Unlocking New Horizons: The Game-Changing Impact of a Single Nitrogen Atom on Drug Discovery

Scientists from the University of Oklahoma have established a groundbreaking technique for incorporating a single nitrogen atom into molecules, unveiling new avenues in pharmaceutical research and advancement. Recently published in the journal Science, this study is attracting international interest from pharmaceutical entities.

Nitrogen atoms and nitrogen-based chemical frameworks, known as heterocycles, are essential in medicinal chemistry and drug innovation. A team spearheaded by OU associate professor Indrajeet Sharma has shown that by utilizing a transient chemical called sulfenylnitrene, scientists can insert a nitrogen atom into bioactive compounds, modifying them into novel pharmacophores that are beneficial for drug creation.

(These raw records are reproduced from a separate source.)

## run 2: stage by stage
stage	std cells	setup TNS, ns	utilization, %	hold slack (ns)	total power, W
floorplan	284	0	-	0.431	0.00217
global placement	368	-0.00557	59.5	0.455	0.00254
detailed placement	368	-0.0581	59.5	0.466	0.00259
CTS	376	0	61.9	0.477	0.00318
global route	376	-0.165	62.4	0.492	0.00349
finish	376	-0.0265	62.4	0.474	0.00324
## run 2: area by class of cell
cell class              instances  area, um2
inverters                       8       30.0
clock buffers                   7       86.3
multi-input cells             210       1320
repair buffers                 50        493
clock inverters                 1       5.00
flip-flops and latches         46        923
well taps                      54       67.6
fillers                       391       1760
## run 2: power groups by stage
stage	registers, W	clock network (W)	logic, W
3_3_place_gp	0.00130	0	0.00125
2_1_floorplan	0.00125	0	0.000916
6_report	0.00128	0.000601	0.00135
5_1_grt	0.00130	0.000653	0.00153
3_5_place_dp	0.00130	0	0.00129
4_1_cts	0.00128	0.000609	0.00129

This technique, referred to as skeletal editing, draws inspiration from Sir Derek Barton, who was awarded the Nobel Prize in Chemistry in 1969.

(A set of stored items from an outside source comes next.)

==> src/rtl/d_bus_router_if.sv <==
// Core data-bus and slave-port signals of the data-side bus router.
// The slave modport is the router's view; master is the core plus slave devices.
interface d_bus_router_if #(
    parameter int XLEN     = 32,
    parameter int ADDR_LEN = 16,
    parameter int NSLV     = 4
);
    logic [ADDR_LEN-1:0]  addr;
    logic                 rd_req;
    logic                 wr_req;
    logic [XLEN/8-1:0]    be;
    logic [XLEN-1:0]      wr_data;
    logic                 rd_ready;
    logic                 wr_ready;
    logic [XLEN-1:0]      rd_data;
    logic                 bus_err;

    logic [ADDR_LEN-1:0]  slv_addr;
    logic [XLEN/8-1:0]    slv_be;
    logic [XLEN-1:0]      slv_wr_data;
    logic [NSLV-1:0]      slv_rd_req;
    logic [NSLV-1:0]      slv_wr_req;
    logic [NSLV*XLEN-1:0] slv_rd_data;
    logic [NSLV-1:0]      slv_rd_ready;
    logic [NSLV-1:0]      slv_wr_ready;

    modport master (
        output addr, rd_req, wr_req, be, wr_data,
        output slv_rd_data, slv_rd_ready, slv_wr_ready,
        input  rd_ready, wr_ready, rd_data, bus_err,
        input  slv_addr, slv_be, slv_wr_data, slv_rd_req, slv_wr_req
    );

    modport slave (
        input  addr, rd_req, wr_req, be, wr_data,
        input  slv_rd_data, slv_rd_ready, slv_wr_ready,
        output rd_ready, wr_ready, rd_data, bus_err,
        output slv_addr, slv_be, slv_wr_data, slv_rd_req, slv_wr_req
    );
endinterface

==> src/rtl/d_bus_router.sv <==
// Routes one core data-bus transaction to an address-decoded slave port,
// with lowest-index priority, unmapped-address error and a slave watchdog.
//   state  | meaning
//   IDLE   | waiting for rd_req/wr_req; latches request and decode result
//   ACCESS | request driven to selected slave; watchdog counting
//   DONE   | one-cycle rd_ready/wr_ready pulse with bus_err
module d_bus_router #(
    parameter int                       XLEN     = 32,
    parameter int                       ADDR_LEN = 16,
    parameter int                       NSLV     = 4,
    parameter logic [NSLV*ADDR_LEN-1:0] SLV_BASE = '0,
    parameter logic [NSLV*ADDR_LEN-1:0] SLV_MASK = '0,
    parameter int                       TIMEOUT  = 64
) (
    input logic           clk,
    input logic           rstb,
    d_bus_router_if.slave bus
);
    localparam int SEL_W = (NSLV > 1) ? $clog2(NSLV) : 1;
    localparam int CNT_W = $clog2(TIMEOUT);
    localparam int BE_W  = XLEN / 8;

    typedef enum logic [1:0] {IDLE, ACCESS, DONE} state_t;

    state_t              state;
    state_t              state_nx;

    logic [ADDR_LEN-1:0] off_q;
    logic [BE_W-1:0]     be_q;
    logic [XLEN-1:0]     wdata_q;
    logic [XLEN-1:0]     rdata_q;
    logic [SEL_W-1:0]    sel_q;
    logic                op_wr_q;
    logic                err_q;
    logic [CNT_W-1:0]    cnt_q;

    logic                hit;
    logic [SEL_W-1:0]    hit_idx;
    logic [ADDR_LEN-1:0] hit_mask;
    logic                req;
    logic                sel_rdy;
    logic                tmo;
    logic [XLEN-1:0]     sel_rdata;

    // Walk downwards so the lowest matching index is the one left standing.
    always_comb begin
        hit      = 1'b0;
        hit_idx  = '0;
        hit_mask = '0;
        for (int i = NSLV - 1; i >= 0; i--) begin
            if ((bus.addr & SLV_MASK[i*ADDR_LEN +: ADDR_LEN]) ==
                (SLV_BASE[i*ADDR_LEN +: ADDR_LEN] & SLV_MASK[i*ADDR_LEN +: ADDR_LEN])) begin
                hit      = 1'b1;
                hit_idx  = SEL_W'(i);
                hit_mask = SLV_MASK[i*ADDR_LEN +: ADDR_LEN];
            end
        end
    end

    assign req       = bus.rd_req | bus.wr_req;
    assign sel_rdy   = op_wr_q ? bus.slv_wr_ready[sel_q] : bus.slv_rd_ready[sel_q];
    assign sel_rdata = bus.slv_rd_data[sel_q*XLEN +: XLEN];
    assign tmo       = (cnt_q == CNT_W'(TIMEOUT - 1));

    always_ff @(posedge clk or negedge rstb) begin
        if (!rstb) state <= IDLE;
        else       state <= state_nx;
    end

    always_comb begin
        state_nx         = state;
        bus.slv_rd_req   = '0;
        bus.slv_wr_req   = '0;
        bus.rd_ready     = 1'b0;
        bus.wr_ready     = 1'b0;
        bus.bus_err      = 1'b0;
        case (state)
            IDLE: begin
                if (req) state_nx = hit ? ACCESS : DONE;
            end
            ACCESS: begin
                if (op_wr_q) bus.slv_wr_req[sel_q] = 1'b1;
                else         bus.slv_rd_req[sel_q] = 1'b1;
                if (sel_rdy || tmo) state_nx = DONE;
            end
            DONE: begin
                bus.rd_ready = ~op_wr_q;
                bus.wr_ready = op_wr_q;
                bus.bus_err  = err_q;
                state_nx     = IDLE;
            end
            default: state_nx = IDLE;
        endcase
    end

    // A ready in the timeout cycle takes precedence over the watchdog.
    always_ff @(posedge clk or negedge rstb) begin
        if (!rstb) begin
            off_q   <= '0;
            be_q    <= '0;
            wdata_q <= '0;
            rdata_q <= '0;
            sel_q   <= '0;
            op_wr_q <= 1'b0;
            err_q   <= 1'b0;
            cnt_q   <= '0;
        end else begin
            case (state)
                IDLE: begin
                    if (req) begin
                        off_q   <= bus.addr & ~hit_mask;
                        be_q    <= bus.be;
                        wdata_q <= bus.wr_data;
                        op_wr_q <= bus.wr_req;
                        sel_q   <= hit_idx;
                        err_q   <= ~hit;
                        cnt_q   <= '0;
                        if (!hit) rdata_q <= '0;
                    end
                end
                ACCESS: begin
                    if (sel_rdy) begin
                        err_q   <= 1'b0;
                        rdata_q <= op_wr_q ? '0 : sel_rdata;
                    end else if (tmo) begin
                        err_q   <= 1'b1;
                        rdata_q <= '0;
                    end else begin
                        cnt_q   <= cnt_q + CNT_W'(1);
                    end
                end
                default: ;
            endcase
        end
    end

    assign bus.slv_addr    = off_q;
    assign bus.slv_be      = be_q;
    assign bus.slv_wr_data = wdata_q;
    assign bus.rd_data     = rdata_q;
endmodule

“Eighty-five percent of all drugs approved by the FDA contain one or more nitrogen atoms. Furthermore, when examining the top 200 brand-name pharmaceuticals, 75-80% incorporate nitrogen heterocycles,” he stated.

“By selectively integrating one nitrogen atom into these existing drug heterocycles during the later phases of development, we can alter the biological and pharmacological characteristics of the molecule without modifying its functionalities. This could unveil unexplored territories in drug discovery.”

Sharma noted that this skeletal editing approach fosters increased drug diversity because, instead of creating new pharmaceuticals from the ground up, researchers can insert a single nitrogen atom to develop a new array of drugs. Nitrogen is crucial in this process as DNA, RNA, proteins, and amino acids all comprise nitrogen, indicating that Sharma’s findings could have extensive implications on the potential treatment of ailments like cancer and neurological disorders.

Previous studies in this domain illustrated a similar principle but relied on traditional nitrenes and produced an excess of oxidizing agents, which were incompatible with numerous drug compounds. Sharma’s team implements a method to generate sulfenylnitrenes that is free of additives and metals and is compatible with other functional groups contained within the molecule.

“The expense associated with many drugs is linked to the number of steps involved in their production, and pharmaceutical companies seek methods to minimize these steps. By adding a nitrogen atom in the final stages of development, new drugs can be produced at a lower cost. It’s akin to refurbishing a structure rather than constructing it anew,” he remarked.

“Health care access is not uniform across the board. Even in the United States, annual health expenditures exceed $12,000 per person. By simplifying the large-scale production of these pharmaceuticals, we could lower health care costs for vulnerable populations globally.”